Unterstützung sei dann nicht aus der Kunstwelt gekommen, sondern von Menschen, die ihn aus seiner Jugendzeit als Segler kennen. Mit 20 Jahren wurde der 1948 in Planegg bei München geborene Zimmer sogar einmal Deutscher Meister in der Korsar-Bootsklasse. „Beim Segeln habe ich gelernt, wie man Ehrgeiz entwickelt. Nicht als etwas Negatives, sondern in dem Sinne, dass man blitzschnell auf Situationen reagiert, Entscheidungen trifft und etwas durchsetzt“, sagt er. „Auch in der Kunst ist es letztlich ja ein Durchstehen.“ Mit Beharrlichkeit hat Zimmer alle Klippen umschifft: ein 35.000 Quadratmeter großes Gelände gekauft und davor noch zwei Bauern beim Stammtisch von einem Flächentausch überzeugt. Er hat die Landrätin begeistert und sich jenem Teil der Pollinger gestellt, die einen Publikumsansturm bei noch beschränkten Parkplatzmöglichkeiten kritisch sehen.

Stoa 169
„Wassergeist“ von Kuei-Chih Lee. © Foto: Catherine Peter

Denn die Besucher kommen. In nicht gerade kleiner Zahl: Etwa 100.000 Gäste hat die Stoa169 seit der Fertigstellung des ersten Bauabschnitts im vergangenen September empfangen, so schätzt Zimmer es anhand der Eintrittsspenden und verkauften Begleithefte ein. Auch während der Anwesenheit der weltkunst an diesem gewöhnlichen Donnerstagnachmittag streifen mehrere Dutzend Menschen in kleinen Gruppen zwischen den Säulen umher. Mehrfach wird der Initiator beim Rundgang durch die Wandelhalle von lächelnden Gesichtern angesprochen, weil man ihn aus Zeitungsartikeln wiedererkennt. Die Gratulanten stammen häufig aus München und sind extra für den Besuch angereist.

Die silberne Riesengurke

Die besondere Anziehungskraft der Stoa169, so kann man vermuten, liegt im fröhlichen Nebeneinander des Heterogenen, des visuell Gewohnten wie des Fremden: Katharina Sieverdings Beitrag „Headlines“ etwa listet auf blutrotem Grund diverse Titel eigener, älterer Werke auf, darunter auch den Satz „Ich habe dieselben Schmerzen“. Und die Nachbarsäule ist dann vom ghanaischen Künstler Kwame Akoto-Bamfo in Form eines Käfigs gestaltet, in dem eine schwarze Menschenfigur hängt – als Anklage gegen die französischen Kolonialansprüche auf die Karibikinsel Haiti. Ein Sockel weiter begegnet man einer silberfarbenen Riesengurke von Erwin Wurm. Und die nächste Position in der Diagonalen nimmt Zimmers eigene Säule „Cosmos“ ein, eine große abstrakte Malerei des Weltalls auf tiefblauem Untergrund. Das sind harte Kontraste, die man aushalten muss. Doch zum egalitären Prinzip der Säulenhalle gehört eben auch der bewusste Verzicht auf eine moralische Großerzählung.

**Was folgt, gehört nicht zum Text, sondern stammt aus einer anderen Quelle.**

**src/rtl/mii_elastic_buf.sv**
```systemverilog
module mii_elastic_buf #(
  parameter int DEPTH     = 16,
  parameter int WATERMARK = 8,
  parameter bit HAS_ERR   = 1'b1
) (
  input  logic       clk,
  input  logic       rst,
  input  logic       rx_ce,
  input  logic [3:0] rxd,
  input  logic       rx_dv,
  input  logic       rx_er,
  input  logic       tx_ce,
  output logic [3:0] txd,
  output logic       tx_en,
  output logic       tx_er
);
  localparam int CW = $clog2(DEPTH + 1);

  logic [4:0]    stg [DEPTH];
  logic [CW-1:0] cnt;
  logic          rx_act, sending, sticky, er_q;

  wire           push  = rx_ce && rx_dv;
  wire           start = !sending && cnt != '0 && (cnt >= CW'(WATERMARK) || !rx_act);
  wire           pop   = tx_ce && (sending || start) && cnt != '0;
  wire           ovf   = push && cnt == CW'(DEPTH) && !pop;
  wire           wr    = push && !ovf;
  wire [CW-1:0]  widx  = cnt - CW'(pop);
  wire [4:0]     din   = {rx_er, rxd};

  for (genvar i = 0; i < DEPTH; i++) begin : g_stage
    wire hit = wr && widx == CW'(i);
    if (i < DEPTH - 1) begin : g_mid
      always_ff @(posedge clk)
        if (hit) stg[i] <= din;
        else if (pop) stg[i] <= stg[i+1];
    end else begin : g_last
      always_ff @(posedge clk)
        if (hit) stg[i] <= din;
    end
  end

  always_ff @(posedge clk) begin
    if (rst) begin
      cnt    <= '0;
      rx_act <= 1'b0;
    end else begin
      cnt <= cnt + CW'(wr) - CW'(pop);
      if (rx_ce) rx_act <= rx_dv;
    end
  end

  always_ff @(posedge clk) begin
    if (rst) begin
      sending <= 1'b0;
      sticky  <= 1'b0;
      tx_en   <= 1'b0;
      txd     <= 4'h0;
      er_q    <= 1'b0;
    end else begin
      if (ovf) sticky <= 1'b1;
      if (tx_ce) begin
        if (pop) begin
          sending <= 1'b1;
          tx_en   <= 1'b1;
          txd     <= stg[0][3:0];
          er_q    <= stg[0][4] | sticky | ovf;
        end else if (sending && rx_act) begin
          tx_en  <= 1'b1;
          er_q   <= 1'b1;
          sticky <= 1'b1;
        end else if (sending) begin
          sending <= 1'b0;
          tx_en   <= 1'b0;
          txd     <= 4'h0;
          er_q    <= 1'b0;
          sticky  <= ovf;
        end
      end
    end
  end

  assign tx_er = HAS_ERR ? er_q : 1'b0;
endmodule


```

Stattdessen verflechten sich kleinere Geschichten assoziativ zu einer Botschaft der Vielfalt: Der Beitrag von Bjørn Melhus beispielsweise ist ein gigantisches Streichholz, geschaffen als Größenvergleich, um die Dinge in neuer Perspektive zu sehen. „Das ist unsere Moderne“, sagt Zimmer dazu. Dann bewegt sich sein Finger ein Stück weiter: „Und das hier ist die Moderne der Marquesas-Inseln!“ Die so bezeichnete Säule des Künstlers Maheatete Huhina hat die Gestalt eines Tikis – ein Friedenswächter, wie man ihn in Huhinas Heimat schnitzt und in Häusern aufbewahrt. Nun blickt die polynesische Gottesfigur durch den Säulenwald nach draußen. Und das Material Holz bildet dabei die Verbindung zu Melhus’ Arbeit.

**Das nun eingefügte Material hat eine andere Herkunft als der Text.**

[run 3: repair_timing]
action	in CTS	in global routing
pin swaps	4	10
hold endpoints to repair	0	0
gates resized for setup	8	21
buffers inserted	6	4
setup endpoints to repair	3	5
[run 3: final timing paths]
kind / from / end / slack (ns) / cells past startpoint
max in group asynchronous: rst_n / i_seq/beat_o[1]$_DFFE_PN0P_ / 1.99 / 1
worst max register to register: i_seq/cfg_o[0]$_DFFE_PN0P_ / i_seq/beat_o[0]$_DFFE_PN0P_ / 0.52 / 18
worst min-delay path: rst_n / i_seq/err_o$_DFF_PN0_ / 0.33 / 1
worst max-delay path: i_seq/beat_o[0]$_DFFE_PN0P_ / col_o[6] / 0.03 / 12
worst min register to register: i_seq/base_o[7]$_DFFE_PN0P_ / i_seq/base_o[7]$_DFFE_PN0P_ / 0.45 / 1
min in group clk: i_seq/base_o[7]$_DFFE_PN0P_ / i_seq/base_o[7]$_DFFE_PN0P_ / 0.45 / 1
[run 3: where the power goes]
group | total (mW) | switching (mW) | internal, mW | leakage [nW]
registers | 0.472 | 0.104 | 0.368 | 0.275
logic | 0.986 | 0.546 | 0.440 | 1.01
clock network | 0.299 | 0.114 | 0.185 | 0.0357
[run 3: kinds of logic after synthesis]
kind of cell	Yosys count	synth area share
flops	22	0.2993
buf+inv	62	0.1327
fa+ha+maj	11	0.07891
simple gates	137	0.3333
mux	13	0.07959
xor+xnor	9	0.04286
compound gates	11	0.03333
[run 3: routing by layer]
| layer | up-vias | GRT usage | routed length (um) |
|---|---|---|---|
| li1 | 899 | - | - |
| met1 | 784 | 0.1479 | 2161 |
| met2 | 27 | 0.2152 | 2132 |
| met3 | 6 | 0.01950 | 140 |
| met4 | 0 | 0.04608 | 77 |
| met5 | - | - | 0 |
## config.mk

```make
export PLATFORM = sky130hd
export DESIGN_NAME = sar_conv_ctrl
export DESIGN_NICKNAME = d
export VERILOG_FILES = /design/src/rtl/sar_pkg.sv /design/src/rtl/sar_start_gate.sv /design/src/rtl/sar_engine.sv /design/src/rtl/sar_bus_out.sv /design/src/rtl/sar_conv_ctrl.sv
export SDC_FILE = /design/constraint.sdc
export NUM_CORES = 1
export LEC_CHECK = 0
export ABC_AREA = 0
export ABC_CLOCK_PERIOD_IN_PS = 7060
export BUFFER_PORTS_ARGS = -buffer_cell sky130_fd_sc_hd__buf_2
export CORE_MARGIN = 8
export CORE_UTILIZATION = 60
export CTS_CLUSTER_SIZE = 24
export DETAILED_ROUTE_END_ITERATION = 7
export PLACE_DENSITY = 0.84
export RECOVER_POWER = 25
export REMOVE_ABC_BUFFERS = 1
export SLEW_MARGIN = 5
export SYNTH_ARGS = -nofsm -noshare
export SYNTH_HDL_FRONTEND = slang
export SYNTH_SLANG_ARGS = --single-unit
```

## constraint.sdc

```tcl
create_clock -name clk -period 7.06 [get_ports clk]
set_clock_uncertainty 0.1 [all_clocks]
set_input_delay 0.706 -clock clk [delete_from_list [all_inputs] [get_ports clk]]
set_output_delay 0.706 -clock clk [all_outputs]
set_load 0.03 [all_outputs]
```

## src/rtl/sar_pkg.sv

```systemverilog
package sar_pkg;
  typedef enum logic [1:0] {
    ENG_IDLE = 2'd0,
    ENG_RUN  = 2'd1,
    ENG_DONE = 2'd2
  } eng_state_t;
endpackage

```

## src/rtl/sar_start_gate.sv

```systemverilog
module sar_start_gate #(
  parameter int SYNC = 2
) (
  input  logic clk,
  input  logic rst,
  input  logic strobe_a,
  input  logic sel_n_a,
  input  logic upper_a,
  input  logic busy_i,
  output logic start_o,
  output logic strobe_s,
  output logic sel_n_s,
  output logic upper_s
);
  logic [SYNC-1:0] strobe_sh, sel_sh, upper_sh;
  logic            strobe_prev;

  always_ff @(posedge clk) begin
    if (rst) begin
      strobe_sh   <= '1;
      sel_sh      <= '1;
      upper_sh    <= '0;
      strobe_prev <= 1'b1;
    end else begin
      strobe_sh   <= {strobe_sh[SYNC-2:0], strobe_a};
      sel_sh      <= {sel_sh[SYNC-2:0], sel_n_a};
      upper_sh    <= {upper_sh[SYNC-2:0], upper_a};
      strobe_prev <= strobe_sh[SYNC-1];
    end
  end

  assign strobe_s = strobe_sh[SYNC-1];
  assign sel_n_s  = sel_sh[SYNC-1];
  assign upper_s  = upper_sh[SYNC-1];

  // falling strobe, qualified by select, upper-byte and idle
  assign start_o = strobe_prev & ~strobe_s & ~sel_n_s & ~upper_s & ~busy_i;
endmodule

```

## src/rtl/sar_engine.sv

```systemverilog
module sar_engine
  import sar_pkg::*;
#(
  parameter int NBITS       = 12,
  parameter int CONV_CYCLES = 270
) (
  input  logic             clk,
  input  logic             rst,
  input  logic             start_i,
  input  logic             cmp_i,
  output logic             busy_o,
  output logic [NBITS-1:0] trial_o,
  output logic [NBITS-1:0] result_o
);
  localparam int STEP = CONV_CYCLES / NBITS;
  localparam int CW   = (STEP > 1) ? $clog2(STEP) : 1;
  localparam int IW   = $clog2(NBITS);
  localparam logic [NBITS-1:0] MSB_ONLY = {1'b1, {(NBITS-1){1'b0}}};

  eng_state_t       state_q;
  logic [CW-1:0]    cnt_q;
  logic [IW-1:0]    idx_q;
  logic [NBITS-1:0] trial_q, result_q;

  always_ff @(posedge clk) begin
    if (rst) begin
      state_q  <= ENG_IDLE;
      cnt_q    <= '0;
      idx_q    <= '0;
      trial_q  <= '0;
      result_q <= '0;
    end else begin
      case (state_q)
        ENG_IDLE: begin
          if (start_i) begin
            state_q <= ENG_RUN;
            cnt_q   <= '0;
            idx_q   <= IW'(NBITS-1);
            trial_q <= MSB_ONLY;
          end
        end
        ENG_RUN: begin
          if (cnt_q == CW'(STEP-1)) begin
            cnt_q          <= '0;
            trial_q[idx_q] <= cmp_i;
            if (idx_q == '0) begin
              result_q <= {trial_q[NBITS-1:1], cmp_i};
              state_q  <= ENG_DONE;
            end else begin
              idx_q                <= idx_q - 1'b1;
              trial_q[idx_q - 1'b1] <= 1'b1;
            end
          end else begin
            cnt_q <= cnt_q + 1'b1;
          end
        end
        ENG_DONE: state_q <= ENG_IDLE;
        default:  state_q <= ENG_IDLE;
      endcase
    end
  end

  assign busy_o   = (state_q != ENG_IDLE);
  assign trial_o  = trial_q;
  assign result_o = result_q;

  // bit index moves only at slot ends, whatever the inputs do
  a_r3_idx_steady: assert property (@(posedge clk) disable iff (rst)
    (state_q == ENG_RUN && cnt_q != CW'(STEP-1)) |=> $stable(idx_q));

  // busy released only right after the result latch cycle
  a_r2_release_after_latch: assert property (@(posedge clk) disable iff (rst)
    $fell(busy_o) |-> $past(state_q) == ENG_DONE);

  // first trial word is the MSB alone
  a_r7_first_trial: assert property (@(posedge clk) disable iff (rst)
    $rose(busy_o) |-> trial_q == MSB_ONLY);
endmodule

```

## src/rtl/sar_bus_out.sv

```systemverilog
module sar_bus_out #(
  parameter int NBITS = 12,
  parameter int NIB   = 4
) (
  input  logic             clk,
  input  logic             rst,
  input  logic             strobe_s,
  input  logic             sel_n_s,
  input  logic             upper_s,
  input  logic             busy_i,
  input  logic [NBITS-1:0] result_i,
  output logic [NBITS-1:0] data_o,
  output logic [NBITS-1:0] oe_o
);
  localparam int MID = NBITS - 2*NIB;

  logic [NBITS-1:0] split_w, data_q, oe_q;
  logic             upper_q;

  assign split_w = {result_i[NBITS-1 -: NIB], {MID{1'b0}}, result_i[NBITS-1 -: NIB]};

  always_ff @(posedge clk) begin
    if (rst) begin
      data_q  <= '0;
      oe_q    <= '0;
      upper_q <= 1'b0;
    end else begin
      data_q  <= upper_s ? split_w : result_i;
      upper_q <= upper_s;
      oe_q    <= {NBITS{strobe_s & ~sel_n_s & ~busy_i}};
    end
  end

  assign data_o = data_q;
  assign oe_o   = oe_q;

  // an enabled bus never coincides with a running conversion
  a_r4_oe_idle: assert property (@(posedge clk) disable iff (rst)
    (|oe_q) |-> !busy_i);

  // middle pins forced low in split format
  a_r6_mid_low: assert property (@(posedge clk) disable iff (rst)
    upper_q |-> data_q[2*NIB-1:NIB] == '0);
endmodule

```

## src/rtl/sar_conv_ctrl.sv

```systemverilog
module sar_conv_ctrl #(
  parameter int NBITS       = 12,
  parameter int CONV_CYCLES = 270
) (
  input  logic             clk,
  input  logic             rst,
  input  logic             strobe,
  input  logic             sel_n,
  input  logic             upper_en,
  input  logic             cmp_in,
  output logic             rdy,
  output logic [NBITS-1:0] trial_word,
  output logic [NBITS-1:0] bus_data,
  output logic [NBITS-1:0] bus_oe
);
  logic             start_w, busy_w, strobe_s, sel_n_s, upper_s;
  logic [NBITS-1:0] result_w;

  sar_start_gate #(.SYNC(2)) u_gate (
    .clk(clk), .rst(rst),
    .strobe_a(strobe), .sel_n_a(sel_n), .upper_a(upper_en),
    .busy_i(busy_w), .start_o(start_w),
    .strobe_s(strobe_s), .sel_n_s(sel_n_s), .upper_s(upper_s)
  );

  sar_engine #(.NBITS(NBITS), .CONV_CYCLES(CONV_CYCLES)) u_eng (
    .clk(clk), .rst(rst), .start_i(start_w), .cmp_i(cmp_in),
    .busy_o(busy_w), .trial_o(trial_word), .result_o(result_w)
  );

  sar_bus_out #(.NBITS(NBITS), .NIB(NBITS/3)) u_bus (
    .clk(clk), .rst(rst),
    .strobe_s(strobe_s), .sel_n_s(sel_n_s), .upper_s(upper_s),
    .busy_i(busy_w), .result_i(result_w),
    .data_o(bus_data), .oe_o(bus_oe)
  );

  assign rdy = ~busy_w;

  // conversion begins only from idle
  a_r1_start_from_idle: assert property (@(posedge clk) disable iff (rst)
    $fell(rdy) |-> $past(rdy) && !$past(sel_n_s) && !$past(upper_s));
endmodule

```

==> results.md <==
* # rows at 24
* Hold WC Path Type: reg -> reg
* Final Hold Vio Count at 0
* Diode count at 0
* Final cell count without fillers at 349
* # IOs at 43
* TritonCTS Buffers at 5
* Max frequency at 0.318 GHz
* Reg clk slew, reported paths at 90 ps
* Grt ovf at 0
* Antenna viol nets, final at 0
* Pleak at 1.08 nW
* Postcts setup bufs at 0
* I/O Buffers at 42
* Register area at 1100 sq um
* Crit path kind: in -> reg
* Die W at 82.4 um
* Crit path required time at 7170 ps
* Failing checks: max-capacitance violations, max-slew violations
* #FFs+latches synth at 55
* Per-cell routed wire length at 15.3 um
* CTS hold repair buffers at 0
* Crit-path max FO at 44
* Clock root buffer: clkbuf_8
* Core Region at 4290 sq um
* Initial core utilization at 61.5%
* Chip Height at 82.4 um
* Psw at 0.115 mW
* Worst VDD drop at 88.4 uV
* Comb pwr share at 5.2%
* Via count at 2010
* # H-tree levels at 2
* CP endpoint kind: flop
* # DRC at 0
* Setup TNS at 0 ps
* Fin util at 65.8%
* Worst Path Arrival at 3250 ps
* Vias in the first global route at 1787
* PwrDens at 181 nW/um^2
* Share of layout cells above drive strength 1 at 19.9%
* Area occupied by multi-input gates at 1330 sq um
* Maxcap violations at 1
* Sequential area share after synthesis at 41.7%
* RSZ-0062 raised after global routing: no
* Initial antenna violation count at 0
* Post-route minimum period at 3150 ps
* Number of flops mapped to enable cells by yosys at 0
* Final number of setup-violating endpoints at 0
* Post-CTS Resized at 0
* RD Place Congestion at 0.879
* Outcome: complete, but fails checks
* Worst-margin pin slew at 1770 ps
* Int Power at 0.398 mW
* DRT iter0 DRCs at 249
* CTS sink count at 55
* Worst Setup Start Kind: input pin
* Die ar. at 6780 sq um
* Largest net degree at the start of global routing at 45
* Fillers at 368
* Rel. slew slack at -17.9%
* Switching part of the total at 22.3%
* Clk buf depth at 2
* Asr flop ratio synth at 0%
* Total power at 0.513 mW
* First-pass GRT wire length at 8.75 mm
* Vias per inst at 5.76
* Skew-Pair Late Insertion Delay at 310 ps
* Predominant post-synthesis flop cell: dfxtp_1
* Drt first pass iters at 4
* Final WL at 5.35 mm
* CTS tree: yes
* Fin crit share at 44.6%
* Sequential share of power at 61.5%
* HPWL after DPL at 3.72 mm
* Clock power share at 33.3%
* Placed Cells at 342
* Mapped Area at 2640 sq um
* Final net count at 311
* YS warnings at 0
* Area grow syn2layout at 6.96%
* Total GRT Usage at 16.1%
* Post-Syn Area per Cell at 9.50 sq um
* Final Max Tran Viols at 45
* Post-synth cell types at 54
* Synthesized instance count at 278
critical path: stages:
cell       delay [ps]
clkbuf_1         1240
inv_1             490
nand3_1           460
o2bb2ai_1         130
a31o_2            220
cells in the final DEF (no fill, tap or decap), types with 2 or more instances in the layout:
master and count:
nand2b_1 4, a221oi_1 2, nor4_1 2, nand2_1 7
nand3_1 2, o31ai_1 3, buf_2 34, o2bb2ai_1 2
xnor2_1 4, or2_2 6, a32oi_1 3, a32o_1 4
clkbuf_1 8, nor2b_1 8, a31o_2 2, mux2i_1 20
ha_1 8, nand3b_1 3, nor3_1 8, nor4b_1 2
inv_1 10, nor2_1 28, clkbuf_8 6, dfxtp_1 55
and3_1 3, a211oi_1 5, and2_1 5, a2111oi_0 6
nand4b_1 2, o21ai_0 18, a21oi_1 3
cells in the mapped netlist (2+ instances only):
library cell / count / area share [%]
nor4_1: 2 / 0.47
a32o_1: 4 / 1.5
mux2i_1: 20 / 7.6
nor4b_1: 2 / 0.66
o2bb2ai_1: 2 / 0.66
clkbuf_1: 16 / 2.3
nand4b_1: 2 / 0.66
nor2_1: 28 / 4.0
xnor2_1: 4 / 1.3
buf_4: 12 / 3.4
a21oi_1: 3 / 0.57
buf_6: 2 / 0.85
nand3_1: 2 / 0.38
nor2b_1: 8 / 1.9
inv_1: 10 / 1.4
ha_1: 8 / 3.8
a221oi_1: 2 / 0.66
and2_1: 5 / 1.2
o21ai_0: 18 / 3.4
o31ai_1: 3 / 0.85
a2111oi_0: 6 / 2.0
nand3b_1: 3 / 0.85
and3_1: 3 / 0.71
nor3_1: 8 / 1.5
a211oi_1: 5 / 1.4
nand2_1: 7 / 0.99
nand2b_1: 4 / 0.95
a32oi_1: 3 / 0.99
or2_2: 6 / 1.4
a31o_2: 2 / 0.66
dfxtp_1: 55 / 42
final timing paths:
check                         startpoint                             end  slack [ps]  cells after the start
max                                  rst   u_eng.trial_o[9]$_SDFFE_PP0P_        3910                      5
min          u_gate.sel_sh[0]$_SDFF_PP1_     u_gate.sel_sh[1]$_SDFF_PP1_         310                      1
max reg2reg  u_eng.idx_q[0]$_SDFFE_PP0P_  u_eng.result_o[2]$_SDFFE_PP0P_        4370                      7
min reg2reg  u_gate.sel_sh[0]$_SDFF_PP1_     u_gate.sel_sh[1]$_SDFF_PP1_         310                      1
flip-flops by register name, indices dropped and copies added (netlist names):
register,count
u_gate.strobe_sh,2
u_eng.cnt_q,5
u_eng.trial_o,12
u_gate.sel_sh,2
u_bus.data_o,12
u_gate.strobe_prev,1
u_eng.state_q,2
u_gate.upper_sh,2
u_eng.idx_q,4
u_eng.result_o,12
u_bus.oe_o,1
power by group through the flow:
stage / Combinational [mW] / Sequential (mW) / Clock (mW)
global placement: 0.0259 / 0.322 / 0
global route: 0.0290 / 0.316 / 0.186
CTS: 0.0264 / 0.315 / 0.175
floorplan: 0.0122 / 0.326 / 0
detailed placement: 0.0263 / 0.323 / 0
finish: 0.0264 / 0.315 / 0.171
cells by family (layout without fill, tap and decap cells):
kind of cell | count (synthesis) | in the layout | synth area share [%]
xor+xnor | 4 | 4 | 1.33
mux | 21 | 21 | 8.01
simple gates | 87 | 87 | 18.0
flops | 55 | 55 | 41.7
fa+ha+maj | 8 | 8 | 3.79
buf+inv | 41 | 60 | 8.10
compound gates | 62 | 62 | 19.0
layout make-up:
type,instances,share of cell area (%)
repair buffers,43,7.35
multi-input cells,182,46.9
clock inverters,1,0.177
well taps,52,2.30
clock buffers,6,2.92
inverters,10,1.33
flip-flops and latches,55,39.0
per-stage QoR:
| step | area (sq um) | hold WS, ps | worst slack [ps] |
|---|---|---|---|
| global route | 2830 | 330 | 3660 |
| CTS | 2840 | 313 | 4410 |
| finish | 2830 | 314 | 3910 |
| detailed placement | 2750 | 294 | 4420 |
| global placement | 2750 | 292 | 4550 |
| floorplan | 2460 | 289 | 3670 |
layer usage:
layer,GRT usage [%],vias to the layer above,wire (um)
li1,-,1019,-
met1,20.3,951,2370
met5,0,-,0
met4,4.74,0,58
met2,26.9,35,2670
met3,3.68,5,258
Note: power is estimated with default switching activity, not from simulation.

Hightech und Handwerk begegnen sich ebenfalls aufs Gelungenste bei der Stoa169. Ein 3-D-Drucker modellierte die Betonskulptur „Geliebte Martina“ des Kolumbianers Carlos Motta – eine Karyatide, die ihr Kleid lüftet und darunter ihren erigierten Penis präsentiert. Der Kirgise Shaarbek Amankul dagegen hat seine Säule ganz traditionell aus den Kniegelenken von Kühen geschaffen. Diese brühte er über Wochen auf einem Campingkocher ab, den er vor Zimmers Haus auf dem Klostergut Polling platzierte. Die für das Werk benötigten 800 Rinderknochen hatte ein Metzger aus Murnau über Monate für Amankul gesammelt. Auch das ist praktizierte Völkerverständigung. Wäre John Lennon noch am Leben, er müsste unbedingt ein Lied darüber singen.